Some battles Balck directed are described in Panzer Battles, the memoir of the former general Friedrich von Mellenthin, whom he met when Balck's 11th Panzer Division came under the command of the XLVIII Panzer Corps. At the time Mellenthin was serving as Chief of Staff of the XLVIII Panzer Corps.

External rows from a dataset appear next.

### src/rtl/cache_arbiter_pkg.sv
// Shared types and access-type encodings for the two-port cache arbiter.
package cache_arbiter_pkg;

   typedef enum logic [1:0] {
      StIdle,
      StIssue,
      StResp
   } arb_state_t;

   localparam logic [1:0] RW_IDLE  = 2'b00;
   localparam logic [1:0] RW_READ  = 2'b01;
   localparam logic [1:0] RW_WRITE = 2'b10;

   // 2'b11 is reserved and, like RW_IDLE, never wins arbitration.
   function automatic logic rw_eligible(input logic [1:0] rw);
      return (rw == RW_READ) || (rw == RW_WRITE);
   endfunction

endpackage

### src/rtl/cache_arbiter_rr_pick2.sv
// Two-way round-robin pick: prio selects the winner only when both are eligible.
module rr_pick2 (
   input  logic [1:0] eligible_i,
   input  logic       prio_i,
   output logic [1:0] winner_o
);

   always_comb begin
      winner_o = eligible_i;
      if (eligible_i == 2'b11) begin
         winner_o = prio_i ? 2'b10 : 2'b01;
      end
   end

endmodule

### src/rtl/cache_arbiter.sv
// Two-requester cache arbiter: IDLE -> ISSUE -> RESP. Define CACHE_ARB_TIMEOUT_EN to bound
// the cache-grant wait to TIMEOUT_CYCLES and report expiry on err_o.
module cache_arbiter
   import cache_arbiter_pkg::*;
#(
   parameter int unsigned TIMEOUT_CYCLES = 16
) (
   input  logic        clk,
   input  logic        rst,
   input  logic [1:0]  req_i,
   input  logic [1:0]  rw0_i,
   input  logic [1:0]  rw1_i,
   input  logic [11:0] addr0_i,
   input  logic [11:0] addr1_i,
   input  logic [7:0]  wdata0_i,
   input  logic [7:0]  wdata1_i,
   output logic [1:0]  done_o,
   output logic [1:0]  grant_o,
   output logic [7:0]  rdata_o,
   output logic        hit_o,
   output logic [1:0]  err_o,
   output logic        cache_valid_o,
   output logic [1:0]  cache_rw_o,
   output logic [11:0] cache_addr_o,
   output logic [7:0]  cache_wdata_o,
   input  logic [7:0]  cache_rdata_i,
   input  logic        cache_hit_i,
   input  logic        cache_gnt_i
);

   arb_state_t  state_q;
   logic        prio_q;
   logic [1:0]  done_q;
   logic [1:0]  grant_q;
   logic [7:0]  rdata_q;
   logic        hit_q;
   logic        cache_valid_q;
   logic [1:0]  cache_rw_q;
   logic [11:0] cache_addr_q;
   logic [7:0]  cache_wdata_q;

   logic [1:0]  eligible;
   logic [1:0]  winner;

   assign eligible[0] = req_i[0] & rw_eligible(rw0_i);
   assign eligible[1] = req_i[1] & rw_eligible(rw1_i);

   rr_pick2 u_pick (
      .eligible_i (eligible),
      .prio_i     (prio_q),
      .winner_o   (winner)
   );

`ifdef CACHE_ARB_TIMEOUT_EN
   localparam int unsigned TmoW = $clog2(TIMEOUT_CYCLES + 1);
   localparam logic [TmoW-1:0] TmoMax = TmoW'(TIMEOUT_CYCLES);
   logic [TmoW-1:0] tmo_cnt_q;
   logic [1:0]      err_q;
   assign err_o = err_q;
`else
   logic unused_tmo_cfg;
   assign unused_tmo_cfg = ^TIMEOUT_CYCLES;
   assign err_o = 2'b00;
`endif

   always_ff @(posedge clk) begin
      if (rst) begin
         state_q       <= StIdle;
         prio_q        <= 1'b0;
         done_q        <= '0;
         grant_q       <= '0;
         rdata_q       <= '0;
         hit_q         <= 1'b0;
         cache_valid_q <= 1'b0;
         cache_rw_q    <= RW_IDLE;
         cache_addr_q  <= '0;
         cache_wdata_q <= '0;
`ifdef CACHE_ARB_TIMEOUT_EN
         tmo_cnt_q     <= '0;
         err_q         <= '0;
`endif
      end else begin
         unique case (state_q)
            StIdle: begin
               if (|eligible) begin
                  state_q       <= StIssue;
                  grant_q       <= winner;
                  cache_valid_q <= 1'b1;
                  cache_rw_q    <= winner[1] ? rw1_i    : rw0_i;
                  cache_addr_q  <= winner[1] ? addr1_i  : addr0_i;
                  cache_wdata_q <= winner[1] ? wdata1_i : wdata0_i;
`ifdef CACHE_ARB_TIMEOUT_EN
                  tmo_cnt_q     <= '0;
`endif
               end
            end
            StIssue: begin
               if (cache_gnt_i) begin
                  state_q       <= StResp;
                  cache_valid_q <= 1'b0;
                  done_q        <= grant_q;
                  prio_q        <= grant_q[0];
                  // Writes return no data; don't pass through whatever the cache drives.
                  rdata_q       <= (cache_rw_q == RW_WRITE) ? 8'h00 : cache_rdata_i;
                  hit_q         <= (cache_rw_q == RW_WRITE) ? 1'b0  : cache_hit_i;
               end
`ifdef CACHE_ARB_TIMEOUT_EN
               else if (tmo_cnt_q == TmoMax) begin
                  state_q       <= StResp;
                  cache_valid_q <= 1'b0;
                  done_q        <= grant_q;
                  err_q         <= grant_q;
                  prio_q        <= grant_q[0];
                  rdata_q       <= '0;
                  hit_q         <= 1'b0;
               end else begin
                  tmo_cnt_q     <= tmo_cnt_q + 1'b1;
               end
`endif
            end
            StResp: begin
               state_q       <= StIdle;
               done_q        <= '0;
               grant_q       <= '0;
               rdata_q       <= '0;
               hit_q         <= 1'b0;
               cache_rw_q    <= RW_IDLE;
               cache_addr_q  <= '0;
               cache_wdata_q <= '0;
`ifdef CACHE_ARB_TIMEOUT_EN
               err_q         <= '0;
`endif
            end
            default: state_q <= StIdle;
         endcase
      end
   end

   assign done_o        = done_q;
   assign grant_o       = grant_q;
   assign rdata_o       = rdata_q;
   assign hit_o         = hit_q;
   assign cache_valid_o = cache_valid_q;
   assign cache_rw_o    = cache_rw_q;
   assign cache_addr_o  = cache_addr_q;
   assign cache_wdata_o = cache_wdata_q;

endmodule

### config.mk
export PLATFORM = sky130hd
export DESIGN_NAME = cache_arbiter
export DESIGN_NICKNAME = d
export VERILOG_FILES = /design/src/rtl/cache_arbiter_pkg.sv /design/src/rtl/cache_arbiter_rr_pick2.sv /design/src/rtl/cache_arbiter.sv
export SDC_FILE = /design/constraint.sdc
export NUM_CORES = 1
export LEC_CHECK = 0
export CORE_ASPECT_RATIO = 0.75
export CORE_MARGIN = 2
export CORE_UTILIZATION = 39
export DETAILED_ROUTE_END_ITERATION = 6
export PLACE_DENSITY = 0.8
export SLEW_MARGIN = 10
export SYNTH_ARGS = -nofsm -noshare
export SYNTH_HDL_FRONTEND = slang
export SYNTH_SLANG_ARGS = --single-unit
### constraint.sdc
create_clock -name clk -period 1.9 [get_ports clk]
set_input_delay 0.38 -clock clk [delete_from_list [all_inputs] [get_ports clk]]
set_output_delay 0.38 -clock clk [all_outputs]
set_load 0.005 [all_outputs]
==> results by group <==
Worst setup path
  – Crit. End Element: flip-flop
  – Cell family contributing the most delay on the critical path: buffers and inverters
  – Worst-path fanout max: 6
  – Critical Path RT: 2.08 ns
  – Setup crit start kind: input port
  – Crit path kind: input port to flip-flop
  – Buf+Inv Stages, Crit Path: 2
  – Critical path arrival: 1.91 ns
  – CP max stage delay: 0.54 ns
  – Slowest-stage cell, CP: clkdlybuf4s50_1
  – Crit-path cells: clkdlybuf4s50_1 > xnor2_1 > o311ai_4 > buf_4 > mux2i_1 > o2bb2ai_2

Place
  – Port Buf Inserts: 93
  – DP HPWL: 3.61 mm
  – Inst Count DP: 312
  – Gp weighted congestion: 0.793

CTS
  – Root Driver: clkbuf_8
  – H-tree depth: 2
  – Clk_lat worst skew: around 0.28 ns
  – Clk buf depth: 2
  – Register clock-pin slew on the reported worst setup and hold paths: 0.08 ns
  – Num CTS Buffers: 5
  – Clk sinks: 39
  – Setup bufs post-CTS: 0
  – CTS resizes: 0
  – Hold buffers post-CTS: 0
  – CTS tree: yes

STA
  – Fmax: between 0.5 and 0.6 GHz
  – Total negative slack: 0 ns
  – Hold Worst Slack: roughly 0.47 ns
  – Crit path time final: 1.73 ns
  – RSZ-0062 raised after global routing: false
  – Setup Skew: 0.00758 ns
  – Final Cycle Share: 91.0%
  – Final hold vios: 0
  – Final setup fails: 0
  – Max Slew Vio Count: 0

Yosys
  – Post-synth top flop: dfxtp_1
  – Commonest cells post-synth: dfxtp_1 (39), mux2i_1 (21), o2bb2ai_2 (18)
  – Yosys cell types: 34
  – Post-synth top area share: 43.5%
  – Largest cells by area after synthesis: dfxtp_1 (44%), o2bb2ai_2 (15%), mux2i_1 (12%), a22oi_1 (4.6%), nor2_1 (2.7%)
  – FF+latch count, synth: 39
  – Asr flop ratio synth: 0%
  – Area leader, netlist: dfxtp_1
  – Top-count cell post-synth: dfxtp_1
  – Warnings from Yosys: 0
  – Post-Synthesis Cells: around 160
  – Post-synthesis cell area: approximately 1800 um2
  – EDFF count, synth: 0
  – Avg Cell Area, Syn: roughly 11 um2
  – Sequential element share of the synthesized area: between 40% and 50%

Finish
  – Filler cell count: about 380
  – Footprint of the multi-input gates: about 900 um2
  – Finished Layout Cells: 319
  – Finished Core Util: about 66%
  – Share of cells above drive strength 1: 16.4%
  – Post-layout nets: 320
  – Diodes inserted: 0
  – P&R area growth vs syn: 64.3%
  – Reg area: just under 800 um2

Detailed routing
  – DRC violations left: 0
  – Remaining antenna violation count: 0
  – Vias/cell: approximately 5
  – DR vias: 1596
  – Drt wl/cell: around 15 um
  – First-pass DRT Iterations: 4
  – WL final: 4.67 mm
  – Drt initial violations: 56

GRT
  – GRT Total Usage: 19.3%
  – Pin count of the biggest net entering global routing: 22
  – Global-route wire length before repair: 7.65 mm
  – Vias in the first global route: 1591
  – Global route overflow: 0
  – Antenna violations before repair: 0

Die
  – Standard-cell rows: 21
  – Die Y-Extent: 62.7 um
  – Core Box Area: 4440 um2
  – Die area: 5160 um2
  – Io pins: 96
  – Initial Util: 40.4%
  – Chip width: a little over 80 um

Pwr
  – Switching share of power: 26.1%
  – Total power: 2.07 mW
  – Worst VDD drop: around 0.55 mV
  – PwrDens: 702 nW/um2
  – Leak: 1.19 nW
  – Switching pwr: 0.539 mW
  – Comb pwr share: 27.7%
  – Reg power frac: between 40% and 50%
  – Power Internal: 1.53 mW
  – Clock network power share: 26.7%

Hold path
  – Hold Crit Class: flip-flop to flip-flop

Outcome
  – Status: finished, final reports clean

Flow run
  – Max Cap Viol: 0
## stage by stage
step / worst slack, ns / instance area, um2
final: 0.171 / 2950
after detailed placement: -0.120 / 2860
after CTS: 0.173 / 2950
after global placement: -0.0955 / 2860
after floorplan: 0.426 / 1800
after global routing: 0.0662 / 2950
## cell families after synthesis
logic type,count (synthesis),synth area share [%]
other,1,0.209
buffers and inverters,18,5.58
XOR/XNOR,3,1.46
AND/OR/NAND/NOR,30,8.51
AO/OA/AOI/OAI,49,29.0
flip-flops,39,43.5
multiplexers,21,11.7
## metal layers
metal  vias up  GRT usage (%)  part of all wire [%]
li1        797              -                     -
met1       732           26.8                    47
met2        60           27.7                    43
met3         7           6.36                   8.0
met4         0           6.67                   1.4
met5         -              0                     0
## flip-flops by register name (all words and copies together), names as in the netlist
register and cells:
cache_addr_o 12, cache_rw_o 2, cache_valid_o 1, cache_wdata_o 8
done_o 2, grant_o 2, hit_o 1, prio_q 1
rdata_o 8, state_q 2
## power by group through the flow
stage	clock (mW)	combinational, mW	sequential (mW)
after floorplan	0	0.248	0.956
after global placement	0	0.569	0.961
after detailed placement	0	0.577	0.961
after CTS	0.565	0.579	0.945
after global routing	0.621	0.619	0.954
final	0.552	0.573	0.945
## placed cells by master (no fill, tap or decap), types with 3 or more instances in the layout
cell,count
a21oi_1,6
a22oi_1,11
buf_12,3
buf_4,10
clkbuf_8,6
clkdlybuf4s50_1,93
dfxtp_1,39
inv_1,5
mux2i_1,21
nand2b_1,3
nor2_1,13
o2bb2ai_1,4
o2bb2ai_2,19
## final timing paths
path,from,end,slack (ns),cells after the start
setup / recovery,rw0_i[1],cache_addr_o[9]$_SDFFE_PP0P_,0.17,6
hold / removal,cache_wdata_o[1]$_SDFFE_PP0P_,cache_wdata_o[1]$_SDFFE_PP0P_,0.47,1
setup reg to reg,state_q[0]$_SDFFE_PP0P_,rdata_o[1]$_SDFFE_PP0P_,0.38,4
hold reg to reg,cache_wdata_o[1]$_SDFFE_PP0P_,cache_wdata_o[1]$_SDFFE_PP0P_,0.47,1
## layout make-up
cell class / instances / area share (%)
clock inverter: 1 / 0.170
tap: 57 / 2.42
clock buffer: 6 / 2.80
sequential: 39 / 26.5
inverter: 5 / 0.637
timing repair buffer: 106 / 36.2
multi-input combinational: 105 / 31.3
## worst reg2reg max path, stage by stage, from the launching register on
cell and delay [ns]:
dfxtp_1 0.55, nand3b_1 0.24, a21oi_2 0.39, a22oi_1 0.18, nor2_1 0.11
Power figures use the tool's default switching activity.
--- config.mk ---
export PLATFORM = sky130hd
export DESIGN_NAME = vram_arb
export DESIGN_NICKNAME = d
export VERILOG_FILES = /design/src/rtl/vram_arb.sv
export SDC_FILE = /design/constraint.sdc
export NUM_CORES = 1
export LEC_CHECK = 0
export BUFFER_PORTS_ARGS = -buffer_cell sky130_fd_sc_hd__buf_2
export CAP_MARGIN = 0
export CORE_AREA = 2 2 71 107
export CTS_CLUSTER_DIAMETER = 120
export DETAILED_ROUTE_END_ITERATION = 6
export DIE_AREA = 0 0 73 109
export HOLD_SLACK_MARGIN = 0.1
export PLACE_DENSITY = 0.81
export SLEW_MARGIN = 20
export SYNTH_ARGS = -nofsm -noshare
export SYNTH_HDL_FRONTEND = slang
export SYNTH_SLANG_ARGS = --single-unit
--- constraint.sdc ---
create_clock -name clk -period 1.62 [get_ports clk]
set_input_delay 0 -clock clk [delete_from_list [all_inputs] [get_ports clk]]
set_output_delay 0 -clock clk [all_outputs]
set_load 0.01 [all_outputs]
--- src/rtl/vram_arb.sv ---
// rtl/vram_arb.sv - display/host arbiter and sequencer for the 2K x 18 display RAM
module vram_arb #(
    parameter int AW       = 11,
    parameter int DW       = 18,
    parameter int MAXBURST = 4
) (
    input  logic          clk,
    input  logic          rst,
    input  logic          dsp_req,
    input  logic [AW-1:0] dsp_addr,
    output logic          dsp_gnt,
    output logic          dsp_vld,
    output logic [DW-1:0] dsp_rdata,
    input  logic          host_req,
    input  logic          host_we,
    input  logic [AW-1:0] host_addr,
    input  logic [DW-1:0] host_wdata,
    output logic          host_gnt,
    output logic          host_vld,
    output logic [DW-1:0] host_rdata,
    output logic          ram_ce,
    output logic          ram_we,
    output logic [AW-1:0] ram_addr,
    output logic [DW-1:0] ram_di,
    input  logic [DW-1:0] ram_do
);
    localparam logic [3:0] MAX_CNT = 4'(MAXBURST);

    logic [3:0] cnt;
    logic       tag1_vld, tag1_host;
    logic       tag2_vld, tag2_host;

    // Display wins unless the host has already waited out a full burst.
    assign dsp_gnt  = !rst && dsp_req && (!host_req || cnt < MAX_CNT);
    assign host_gnt = !rst && host_req && (!dsp_req || cnt >= MAX_CNT);

    always_ff @(posedge clk) begin
        if (rst) begin
            cnt        <= '0;
            ram_ce     <= 1'b0;
            ram_we     <= 1'b0;
            ram_addr   <= '0;
            ram_di     <= '0;
            tag1_vld   <= 1'b0;
            tag1_host  <= 1'b0;
            tag2_vld   <= 1'b0;
            tag2_host  <= 1'b0;
            dsp_vld    <= 1'b0;
            host_vld   <= 1'b0;
            dsp_rdata  <= '0;
            host_rdata <= '0;
        end else begin
            // A display grant with host_req high implies cnt < MAX_CNT, so this saturates.
            cnt <= (dsp_gnt && host_req) ? cnt + 4'd1 : 4'd0;

            ram_ce <= dsp_gnt || host_gnt;
            ram_we <= host_gnt && host_we;
            if (host_gnt) begin
                ram_addr <= host_addr;
                ram_di   <= host_wdata;
            end else if (dsp_gnt) begin
                ram_addr <= dsp_addr;
                ram_di   <= host_wdata;
            end

            tag1_vld  <= dsp_gnt || (host_gnt && !host_we);
            tag1_host <= host_gnt;
            tag2_vld  <= tag1_vld;
            tag2_host <= tag1_host;

            dsp_vld  <= tag2_vld && !tag2_host;
            host_vld <= tag2_vld && tag2_host;
            if (tag2_vld && !tag2_host)
                dsp_rdata <= ram_do;
            if (tag2_vld && tag2_host)
                host_rdata <= ram_do;
        end
    end
endmodule

==> results_dict.tcl <==
set metrics [dict create \
    cp_top_family "buffers and inverters" \
    netlist-cell-type-count 27 \
    layout_cells_sized_above_1 0.3013 \
    weighted_congestion_at_the_end_of_routability_driven_global_placement 0.7755 \
    die_area_um2 7957 \
    yosysSeqAreaShare 0.5582 \
    avgViaCountPerCell 4.990 \
    detail_route.iter0.violations 253 \
    power.ir.vdd_worst_mv 0.5036 \
    cellPowerDensity_nw_per_um2 889.1 \
    unrepaired_setup_endpoints_after_global_routing "no" \
    finalSetupViolCount 0 \
    antenna_violating_nets_left 0 \
    dpl.hpwl_mm 5.271 \
    floorplan.core_area_um2 7084 \
    slowest_stage "sky130_fd_sc_hd__dlygate4sd3_1" \
    layout.filler_cells 575 \
    worstSetupPathType "input port to output pin" \
    power.net_switching_mw 0.9819 \
    timing.slew.headroom 0.5665 \
    grt_util_all_layers 0.2215 \
    power.share.sequential 0.513 \
    chipHeight_um 109 \
    max-clock-path-buffers 2 \
    cell_count_after_placement 533 \
    clock-root-buffer "sky130_fd_sc_hd__clkbuf_8" \
    worst_setup_path_end_kind "output pin" \
    cts_tree "built" \
    wl_per_cell_um 14.26 \
    setup_tns_ns 0 \
    finalMaxSlewViolations 0 \
    row_count 38 \
    wirelength_mm 8.856 \
    start_kind "input port" \
    fin_cells 621 \
    hold-worst-slack_ns 0.1431 \
    maxCapViolations 0 \
    required_ns 1.62 \
    worst-path-buf-inv 4 \
    power_internal_mw 2.935 \
    fmaxAchievable_ghz 0.6610 \
    cts_inserted_buffers 9 \
    library_cell_appearing_most_often_on_the_critical_path "sky130_fd_sc_hd__buf_2" \
    nNetsFinal 601 \
    floorplan.initialDensity 0.3898 \
    clock_insertion_delay_worst_skew_ns 0.35 \
    yosys_warnings 0 \
    nets_in_the_synthesized_netlist 399 \
    total_leakage_power_nw 2.022 \
    first_global_vias 3055 \
    comb_power_share 0.147 \
    mappedNetlistArea_um2 2761 \
    biggest_cell_delay_along_the_critical_path_ns 0.56 \
    crit_path_max_fanout 21 \
    cts_setup_buffers 0 \
    layout_commonest_cell "sky130_fd_sc_hd__buf_2" \
    wire_length_of_the_first_global_routing_pass_mm 13.51 \
    timing.reg2reg.setup_slack_ns 0.17 \
    skew_ns 0.007764 \
    fraction_of_the_core_area_covered_by_cells_at_the_end_of_the_flow 0.6219 \
    finalWorstPathRequiredPeriod_ns 1.513 \
    worst_hold_path_type "input port to flip-flop" \
    postSynthRegisterBits 77 \
    die_x_um 73 \
    cts_htree_levels 3 \
    antenna_violations_before_repair 0 \
    syn_to_final_growth_pct 59.54 \
    status "completed" \
    route.vias.total 3099 \
    power_switching_share 0.2507 \
    finalPower_mw 3.917 \
    synthesis.area_per_instance_um2 8.243 \
    grt_overflow 0 \
    timing.critical_path.arrival_ns 1.51 \
    drt_first_pass_iters 5 \
    actual_slew_at_the_worst_max_slew_pin_ns 0.6486 \
    clk_transition_reported_paths_ns 0.07 \
    floorplan.io_pins 134 \
    hold_violations 0 \
    antenna_cells_inserted 0 \
    drc 0 \
    place.port_buffers 133 \
    critical_path.cell_chain "buf_2, dlygate4sd3_1, buf_4, nand2b_2, nor2_1, buf_2" \
    post_synth_inst_count 335 \
    final_cell_mix "sky130_fd_sc_hd__buf_2 (133), sky130_fd_sc_hd__nand2_1 (110), sky130_fd_sc_hd__dfxtp_1 (77), sky130_fd_sc_hd__dlygate4sd3_1 (73), sky130_fd_sc_hd__a21oi_1 (54)" \
    cts.sinks 77 \
    grt_start_max_net_pins 29 \
    timing.final.crit_share 0.9339 \
    power_frac_clock 0.341 \
]
[what timing repair did]
item | CTS | global route
hold endpoints to repair | 70 | 0
hold buffers | 73 | 0
endpoints found under the setup margin | 0 | 11
gates resized for setup | 0 | 3
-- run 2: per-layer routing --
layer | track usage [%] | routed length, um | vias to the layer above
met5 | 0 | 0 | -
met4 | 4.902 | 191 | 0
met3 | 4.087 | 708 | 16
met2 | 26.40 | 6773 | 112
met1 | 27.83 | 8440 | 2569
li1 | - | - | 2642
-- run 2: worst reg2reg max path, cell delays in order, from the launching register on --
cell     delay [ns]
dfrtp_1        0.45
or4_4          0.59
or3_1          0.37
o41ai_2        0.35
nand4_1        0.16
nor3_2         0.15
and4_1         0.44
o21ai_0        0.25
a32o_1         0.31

Balck started the war as an Oberstleutnant (lieutenant-colonel) in 1939 and ended it as a General der Panzertruppe (general of armoured troops). Balck was one of only twenty-seven officers in the Wehrmacht to receive the Knight's Cross with Oak Leaves, Swords, and Diamonds. His career was detailed in contrast to that of Alfred Jodl in Weapons and Hope by Freeman Dyson. Balck's own autobiography is entitled Ordnung im Chaos: Erinnerungen, 1893-1948.

==Awards==
- Iron Cross (1914)
  - 2nd Class (15 October 1914)
  - 1st Class (26 November 1914)
- Knight of the House Order of Hohenzollern with Swords (3 December 1917)
- Military Merit Order, 4th class with Swords (Bavaria; 15 November 1914)
- Military Merit Cross 3rd Class (Austria-Hungary; 28 February 1916)
- Order of Bravery, 3rd class, 1st stage with Swords (Bulgaria; 2 December 1941)
- Wound Badge (1918) in Gold (10 May 1918)

- Clasp to the Iron Cross (1939)
  - 2nd Class (12 May 1940)
  - 1st Class (13 May 1940)
- Knight's Cross of the Iron Cross with Oak Leaves, Swords and Diamonds
  - Knight's Cross on 3 June 1940 as Oberstleutnant and commander of Schützen-Regiment 1
  - 155th Oak Leaves on 20 December 1942 as Generalmajor and commander of the 11. Panzer-Division
  - 25th Swords on 4 March 1943 as Generalleutnant and commander of the 11. Panzer-Division
  - 19th Diamonds on 31 August 1944 as General der Panzertruppe and acting commander of the 4. Panzerarmee

- Promotions in the Wehrmacht
| 1 June 1935: | Major (major) |
| 1 February 1938: | Oberstleutnant (lieutenant colonel) |
| 1 August 1940: | Oberst (colonel) |
| 15 July 1942: | Generalmajor (major general) |
| 21 January 1943: | Generalleutnant (lieutenant general) |
| 12 November 1943: | General der Panzertruppe (General of Armoured Troops) |

==Works==
- Balck, Hermann (1981). Ordnung im Chaos / Erinnerungen 1893 - 1948. Biblio, Osnabrück. ISBN 3-7648-1176-5.
- Balck, Hermann (2015). "Order in Chaos: The Memoirs of General of Panzer Troops Hermann Balck" Ed. and Trans. Major General David T. Zabecki, USA (Ret.) and Lieutenant Colonel Dieter J. Biedekarken, USA (Ret.). UP Kentucky, Lexington. ISBN 0-8131-6126-6.